Human embryos have a high rate of chromosomal alterations, especially in the case of couples with fertility problems, such as recurrent miscarriages and implantation failures. For this reason, when we are in the In Vitro Fertilisation (IVF) laboratory with a couple’s embryos, we already know it is very likely that many of them are chromosomally abnormal.
Only embryos with no excesses or deficiencies in their DNA have the capacity to produce a healthy newborn. Therefore, by identifying and selecting an embryo with a full chromosome count, we manage to guarantee that the embryo has maximum capacity to produce a healthy child.
For years, great efforts have been made in the field of Genetics and Molecular Biology to develop techniques that enabled detection of changes in DNA amount. With the techniques that were used, such as FISH (Fluorescence In Situ Hybridisation), we could not find out the actual number of chromosomes in an embryo. These techniques enabled us to see only certain chromosomes (X, Y, 13, 15, 17, 16, 18, 21 and 22) and only certain chromosomal regions. In other words, we could only see the tip of the iceberg and remained ignorant of the rest of the ice mass.

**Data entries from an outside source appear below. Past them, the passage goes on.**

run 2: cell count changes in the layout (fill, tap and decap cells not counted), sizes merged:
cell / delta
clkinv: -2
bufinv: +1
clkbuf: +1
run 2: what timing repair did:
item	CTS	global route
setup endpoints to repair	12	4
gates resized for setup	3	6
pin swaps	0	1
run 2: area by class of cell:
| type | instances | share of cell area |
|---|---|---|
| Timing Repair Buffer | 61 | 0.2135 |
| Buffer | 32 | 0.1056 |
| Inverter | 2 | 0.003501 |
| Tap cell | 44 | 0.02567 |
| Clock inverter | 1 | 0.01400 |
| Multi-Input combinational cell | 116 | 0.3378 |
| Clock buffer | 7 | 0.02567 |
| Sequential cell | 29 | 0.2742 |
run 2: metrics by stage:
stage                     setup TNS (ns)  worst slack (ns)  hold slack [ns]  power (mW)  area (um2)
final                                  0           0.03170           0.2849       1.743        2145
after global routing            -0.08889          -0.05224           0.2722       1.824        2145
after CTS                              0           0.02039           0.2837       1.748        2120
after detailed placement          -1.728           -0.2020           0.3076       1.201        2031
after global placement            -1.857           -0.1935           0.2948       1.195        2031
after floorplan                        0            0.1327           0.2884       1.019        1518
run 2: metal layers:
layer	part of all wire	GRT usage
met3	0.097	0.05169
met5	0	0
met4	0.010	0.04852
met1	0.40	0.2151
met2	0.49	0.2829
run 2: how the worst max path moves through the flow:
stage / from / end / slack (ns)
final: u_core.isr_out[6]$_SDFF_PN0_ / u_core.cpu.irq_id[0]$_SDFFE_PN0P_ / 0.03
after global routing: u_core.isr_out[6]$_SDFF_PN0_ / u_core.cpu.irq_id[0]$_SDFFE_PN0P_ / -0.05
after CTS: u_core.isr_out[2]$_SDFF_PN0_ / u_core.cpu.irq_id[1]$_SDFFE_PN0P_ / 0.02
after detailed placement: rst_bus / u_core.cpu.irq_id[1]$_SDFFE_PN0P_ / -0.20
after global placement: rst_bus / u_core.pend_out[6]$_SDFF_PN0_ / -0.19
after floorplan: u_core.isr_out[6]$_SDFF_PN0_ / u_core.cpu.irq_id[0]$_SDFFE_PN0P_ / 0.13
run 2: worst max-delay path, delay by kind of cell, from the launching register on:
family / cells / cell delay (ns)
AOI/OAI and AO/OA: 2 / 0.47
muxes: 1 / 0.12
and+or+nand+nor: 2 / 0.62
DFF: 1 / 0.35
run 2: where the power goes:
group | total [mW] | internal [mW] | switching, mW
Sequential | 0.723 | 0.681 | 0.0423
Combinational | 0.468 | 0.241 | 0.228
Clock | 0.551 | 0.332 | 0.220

Fortunately, things are different these days. We have a technique whereby we can analyse the full chromosome count of embryos: array-CGH and the Next Generation Sequence (NGS). This technique enables chromosomal gains and losses to be detected in embryos. Today we can finally talk about a Comprehensive Chromosome Screening (PGS/PGT-A/CCS). In this way, we can analyse the full chromosome count of embryos while remaining certain that no excesses or deficiencies in DNA preventing adequate development exist. CCS is a reliable and very promising technique whereby we can identify those embryos that are chromosomally normal and have the highest capacity to produce a healthy child.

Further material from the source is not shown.